El ritmo de los chasquidos se estabilizó. Fermi sonrió y dio orden de que extrajeran la barra otros quince centímetros.

Cada vez llegaban más científicos que subían las escaleras de la tribuna con las gruesas ropas que exigía el invierno de Chicago: abrigos, sombreros, bufandas, guantes. Greg estaba horrorizado por la falta de seguridad. Nadie comprobaba las credenciales, cualquiera de aquellos hombres podía ser un espía de los japoneses.

Entre ellos, Greg reconoció al gran Szilárd, alto y grueso, con una cara redonda y el pelo rizado y abundante. Leó Szilárd era un idealista que había imaginado que la energía nuclear liberaría a la humanidad del trabajo. Si se había unido al equipo que diseñaba la bomba atómica, lo había hecho con gran pesadumbre.

Otros quince centímetros más, otro aumento en el ritmo de los chasquidos.

Greg consultó su reloj. Las once y media.

De pronto se oyó un fuerte estrépito. Todo el mundo se sobresaltó.

—Joder —dijo McHugh.

—¿Qué ha sido eso? —preguntó Greg.

—Ah, ya lo veo —repuso McHugh—. El nivel de radiación ha activado el mecanismo de seguridad y ha soltado la barra de control de emergencia, nada más.
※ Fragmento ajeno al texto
==> src/sv/lrutk_pkg.sv <==
// Package for the LRU texture key cache: sizes, field widths, the sequencer
// state type and the control group that the top level sends to every cell.
// Depends on nothing.
package lrutk_pkg;

  localparam int DEF_CAPACITY = 256;
  localparam int DEF_ID_BITS  = 32;

  // Fixed widths of the request and result fields.
  localparam int IMAGE_ID_W = 32;
  localparam int OCC_W      = 9;

  // Stream bus widths, whole bytes.
  localparam int S_TDATA_W = 40;  // 35 bits of fields
  localparam int M_TDATA_W = 48;  // 45 bits of fields

  // Request kinds carried on s_tuser.
  localparam logic CMD_LOOKUP = 1'b0;
  localparam logic CMD_CLEAR  = 1'b1;

  typedef enum logic {
    ST_IDLE,
    ST_UPDATE
  } state_t;

  // Control group given to every cell of the chain.
  typedef struct packed {
    logic cmp_en;  // latch the compare result against the request key
    logic clear;   // drop the entry
    logic shift;   // take the neighbor's entry
  } cell_ctrl_t;

endpackage

==> src/sv/lrutk_cell.sv <==
// One cell of the recency chain: holds a key and its valid bit, compares it
// against the request key and takes its neighbor's entry when told to shift.
// Depends on lrutk_pkg.
module lrutk_cell #(
  parameter int KEY_W = lrutk_pkg::DEF_ID_BITS + 1
) (
  input  logic                  clk,
  input  logic                  rst,
  input  lrutk_pkg::cell_ctrl_t ctrl,
  input  logic [KEY_W-1:0]      cmp_key,
  input  logic [KEY_W-1:0]      in_key,
  input  logic                  in_valid,
  output logic [KEY_W-1:0]      key,
  output logic                  valid,
  output logic                  match
);
  import lrutk_pkg::*;

  always_ff @(posedge clk) begin
    if (rst) begin
      valid <= 1'b0;
      match <= 1'b0;
    end else begin
      if (ctrl.cmp_en) begin
        match <= valid && (key == cmp_key);
      end
      if (ctrl.clear) begin
        valid <= 1'b0;
      end else if (ctrl.shift) begin
        valid <= in_valid;
      end
    end
  end

  always_ff @(posedge clk) begin
    if (!ctrl.clear && ctrl.shift) begin
      key <= in_key;
    end
  end

endmodule

==> config.mk <==
export PLATFORM = sky130hd
export DESIGN_NAME = lrutk_cell
export DESIGN_NICKNAME = d
export VERILOG_FILES = /design/src/sv/lrutk_pkg.sv /design/src/sv/lrutk_cell.sv
export SDC_FILE = /design/constraint.sdc
export NUM_CORES = 1
export LEC_CHECK = 0
export BUFFER_PORTS_ARGS = -buffer_cell sky130_fd_sc_hd__buf_2
export CORE_MARGIN = 2
export CORE_UTILIZATION = 44
export CTS_BUF_LIST = sky130_fd_sc_hd__clkbuf_4 sky130_fd_sc_hd__clkbuf_8
export DETAILED_ROUTE_END_ITERATION = 7
export MAX_ROUTING_LAYER = met4
export PLACE_DENSITY = 0.87
export REMOVE_ABC_BUFFERS = 1
export SLEW_MARGIN = 20
export SYNTH_ARGS = -nofsm -noshare
export SYNTH_HDL_FRONTEND = slang
export SYNTH_SLANG_ARGS = --single-unit
==> constraint.sdc <==
create_clock -name clk -period 5.1 [get_ports clk]
set_input_delay 1.53 -clock clk [delete_from_list [all_inputs] [get_ports clk]]
set_output_delay 1.53 -clock clk [all_outputs]
set_load 0.02 [all_outputs]
File: config.mk
export PLATFORM = sky130hd
export DESIGN_NAME = hs3d_front
export DESIGN_NICKNAME = d
export VERILOG_FILES = /design/src/hs3d_pkg.sv /design/src/hs3d_front.sv
export SDC_FILE = /design/constraint.sdc
export NUM_CORES = 1
export LEC_CHECK = 0
export ABC_CLOCK_PERIOD_IN_PS = 11000
export BUFFER_PORTS_ARGS = -buffer_cell sky130_fd_sc_hd__buf_2
export CORE_MARGIN = 2
export CORE_UTILIZATION = 55
export DETAILED_ROUTE_END_ITERATION = 8
export PLACE_DENSITY = 0.91
export SYNTH_ARGS = -nofsm -noshare
export SYNTH_HDL_FRONTEND = slang
export SYNTH_SLANG_ARGS = --single-unit
File: constraint.sdc
create_clock -name clk -period 11 [get_ports clk]
set_input_delay 1.65 -clock clk [delete_from_list [all_inputs] [get_ports clk]]
set_output_delay 1.65 -clock clk [all_outputs]
set_load 0.02 [all_outputs]
File: src/hs3d_pkg.sv
package hs3d_pkg;

  // Grid limits and the shape of one plane store address.
  localparam int MAX_X      = 64;
  localparam int MAX_Y      = 64;
  localparam int MAX_Z      = 4096;
  localparam int X_BITS     = $clog2(MAX_X);
  localparam int Y_BITS     = $clog2(MAX_Y);
  localparam int Z_BITS     = $clog2(MAX_Z);
  localparam int ADDR_BITS  = 1 + Y_BITS + X_BITS;
  localparam int TEMP_BITS  = 16;
  localparam int QUEUE_DEPTH = 4;
  localparam int OUT_DEPTH   = 8;

  // Configuration register indexes.
  localparam logic [2:0] REG_SIZE_X = 3'd0;
  localparam logic [2:0] REG_SIZE_Y = 3'd1;
  localparam logic [2:0] REG_SIZE_Z = 3'd2;
  localparam logic [2:0] REG_HOT_X  = 3'd3;
  localparam logic [2:0] REG_HOT_Y  = 3'd4;
  localparam logic [2:0] REG_HOT_Z  = 3'd5;
  localparam logic [2:0] REG_COEFF  = 3'd6;

  // Item modes.
  localparam logic MODE_CELL  = 1'b0;
  localparam logic MODE_DRAIN = 1'b1;

  typedef struct packed {
    logic        mode;
    logic [15:0] temp_in;
  } item_t;

  typedef struct packed {
    logic [15:0] temp_out;
    logic        last;
  } result_t;

  typedef struct packed {
    logic [6:0]  size_x;
    logic [6:0]  size_y;
    logic [12:0] size_z;
    logic [5:0]  hot_x;
    logic [5:0]  hot_y;
    logic [11:0] hot_z;
    logic [15:0] diffusion_coeff;
  } cfg_t;

  // One unit of work passed from the front to the back.
  typedef struct packed {
    logic                 wr_en;
    logic                 has_result;
    logic                 cslot;
    logic [Y_BITS-1:0]    y;
    logic [X_BITS-1:0]    x;
    logic                 has_l;
    logic                 has_r;
    logic                 has_u;
    logic                 has_d;
    logic                 has_h;
    logic                 has_lower;
    logic                 is_source;
    logic                 last;
    logic [TEMP_BITS-1:0] lower;
  } job_t;

endpackage
==> src/hs3d_pkg.sv <==
package hs3d_pkg;

  // Grid limits and the shape of one plane store address.
  localparam int MAX_X      = 64;
  localparam int MAX_Y      = 64;
  localparam int MAX_Z      = 4096;
  localparam int X_BITS     = $clog2(MAX_X);
  localparam int Y_BITS     = $clog2(MAX_Y);
  localparam int Z_BITS     = $clog2(MAX_Z);
  localparam int ADDR_BITS  = 1 + Y_BITS + X_BITS;
  localparam int TEMP_BITS  = 16;
  localparam int QUEUE_DEPTH = 4;
  localparam int OUT_DEPTH   = 8;

  // Configuration register indexes.
  localparam logic [2:0] REG_SIZE_X = 3'd0;
  localparam logic [2:0] REG_SIZE_Y = 3'd1;
  localparam logic [2:0] REG_SIZE_Z = 3'd2;
  localparam logic [2:0] REG_HOT_X  = 3'd3;
  localparam logic [2:0] REG_HOT_Y  = 3'd4;
  localparam logic [2:0] REG_HOT_Z  = 3'd5;
  localparam logic [2:0] REG_COEFF  = 3'd6;

  // Item modes.
  localparam logic MODE_CELL  = 1'b0;
  localparam logic MODE_DRAIN = 1'b1;

  typedef struct packed {
    logic        mode;
    logic [15:0] temp_in;
  } item_t;

  typedef struct packed {
    logic [15:0] temp_out;
    logic        last;
  } result_t;

  typedef struct packed {
    logic [6:0]  size_x;
    logic [6:0]  size_y;
    logic [12:0] size_z;
    logic [5:0]  hot_x;
    logic [5:0]  hot_y;
    logic [11:0] hot_z;
    logic [15:0] diffusion_coeff;
  } cfg_t;

  // One unit of work passed from the front to the back.
  typedef struct packed {
    logic                 wr_en;
    logic                 has_result;
    logic                 cslot;
    logic [Y_BITS-1:0]    y;
    logic [X_BITS-1:0]    x;
    logic                 has_l;
    logic                 has_r;
    logic                 has_u;
    logic                 has_d;
    logic                 has_h;
    logic                 has_lower;
    logic                 is_source;
    logic                 last;
    logic [TEMP_BITS-1:0] lower;
  } job_t;

endpackage

==> src/hs3d_queue.sv <==
module hs3d_queue (
  input  logic            clk,
  input  logic            rst,
  input  logic            enq,
  input  hs3d_pkg::job_t  enq_job,
  input  logic            deq,
  output logic            full,
  output logic            valid,
  output hs3d_pkg::job_t  head
);
  import hs3d_pkg::*;

  localparam int PTR_BITS = $clog2(QUEUE_DEPTH);

  job_t                entries [QUEUE_DEPTH];
  logic [PTR_BITS-1:0] wr_ptr;
  logic [PTR_BITS-1:0] rd_ptr;
  logic [PTR_BITS:0]   count;

  assign full  = (count == (PTR_BITS+1)'(QUEUE_DEPTH));
  assign valid = (count != '0);
  assign head  = entries[rd_ptr];

  // Pointers and fill level.
  always_ff @(posedge clk) begin
    if (rst) begin
      wr_ptr <= '0;
      rd_ptr <= '0;
      count  <= '0;
    end else begin
      if (enq) begin
        wr_ptr <= wr_ptr + 1'b1;
      end
      if (deq) begin
        rd_ptr <= rd_ptr + 1'b1;
      end
      if (enq && !deq) begin
        count <= count + 1'b1;
      end else if (!enq && deq) begin
        count <= count - 1'b1;
      end
    end
  end

  // Entry storage.
  always_ff @(posedge clk) begin
    if (enq) begin
      entries[wr_ptr] <= enq_job;
    end
  end

endmodule
### src/rtl/rnta_pkg.sv
// shared types, codes and helpers for the radix number to ascii unit
package rnta_pkg;

	localparam int MagW    = 64;
	localparam int DigRegW = 80;
	localparam int BcdDigits = DigRegW / 4;
	localparam int CntW    = 7;
	localparam int ConvCntW = 6;

	// radix codes on the opcode field
	localparam logic [2:0] OpDec   = 3'd0;
	localparam logic [2:0] OpHexLo = 3'd1;
	localparam logic [2:0] OpHexUp = 3'd2;
	localparam logic [2:0] OpOct   = 3'd3;
	localparam logic [2:0] OpBin   = 3'd4;

	localparam logic [6:0] CharZero     = 7'h30;
	localparam logic [6:0] CharDash     = 7'h2d;
	localparam logic [6:0] CharLowX     = 7'h78;
	localparam logic [6:0] CharUpX      = 7'h58;
	localparam logic [6:0] CharO        = 7'h6f;
	localparam logic [6:0] CharB        = 7'h62;
	localparam logic [6:0] LetterOffset = 7'd23;
	localparam logic [6:0] DecBase      = 7'd10;

	typedef struct packed {
		logic signed [MagW-1:0] value;
		logic [2:0]             opcode;
	} num_t;

	typedef struct packed {
		logic [6:0] text_char;
		logic       last;
		logic       error;
	} txt_t;

	typedef enum logic [1:0] {
		RAD_DEC,
		RAD_HEX,
		RAD_OCT,
		RAD_BIN
	} rad_t;

	typedef enum logic [2:0] {
		DR_HOLD,
		DR_LOAD_DEC,
		DR_LOAD_RAW,
		DR_DABBLE,
		DR_SHIFT
	} dr_op_t;

	typedef struct packed {
		dr_op_t op;
		rad_t   rad;
	} dr_ctrl_t;

	// ascii for one digit, letters follow the case of the prefix
	function automatic logic [6:0] digit_char(input logic [3:0] d, input logic upper);
		logic [6:0] base;
		base = (upper ? CharUpX : CharLowX) - LetterOffset;
		if ({3'b000, d} < DecBase)
			return CharZero + {3'b000, d};
		return ({3'b000, d} - DecBase) + base;
	endfunction

	// digit positions held in the digit register per radix
	function automatic logic [CntW-1:0] digit_count(input rad_t r);
		logic [CntW-1:0] n;
		unique case (r)
			RAD_DEC: n = CntW'(BcdDigits);
			RAD_HEX: n = CntW'(MagW / 4);
			RAD_OCT: n = CntW'((MagW + 2) / 3);
			RAD_BIN: n = CntW'(MagW);
			default: n = CntW'(MagW);
		endcase
		return n;
	endfunction

endpackage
—Tengo hambre —anunció Fermi—.
Andiamo a comere
—añadió, mezclando su italiano materno.

¿Cómo podían pensar en comida? Sin embargo, nadie puso ninguna objeción.

—Nunca se sabe cuánto va a durar un experimento —explicó McHugh—. Podría alargarse todo el día. Es mejor comer cuando se puede.

Greg sintió ganas de gritar.

Las barras de control volvieron a insertarse en la pila y quedaron aseguradas en su posición. Luego, todo el mundo salió de allí.

La mayoría de ellos se dirigieron al comedor del campus. Greg pidió un sándwich caliente de queso y se sentó junto a un solemne físico que se llamaba Wilhelm Frunze. Casi todos los científicos vestían mal, pero lo de Frunze era exagerado. Llevaba un traje verde que tenía todos los ribetes en ante color tostado: los ojales, el revestimiento del cuello, las coderas, las solapas de los bolsillos. Ese tipo ocupaba los primeros puestos de la lista de sospechosos de Greg. Era alemán, aunque había abandonado el país a mediados de la década de 1930 y se había ido a Londres. Era antinazi, pero no comunista: su inclinaciones políticas se decantaban más hacia la socialdemocracia. Estaba casado con una chica norteamericana, una artista. Charlando con él durante la comida, Greg no encontró ningún motivo de sospecha; parecía que le encantaba vivir en Estados Unidos y que le interesaban pocas cosas aparte de su trabajo. Sin embargo, con los extranjeros nunca sabía uno de qué lado recaía su verdadera lealtad.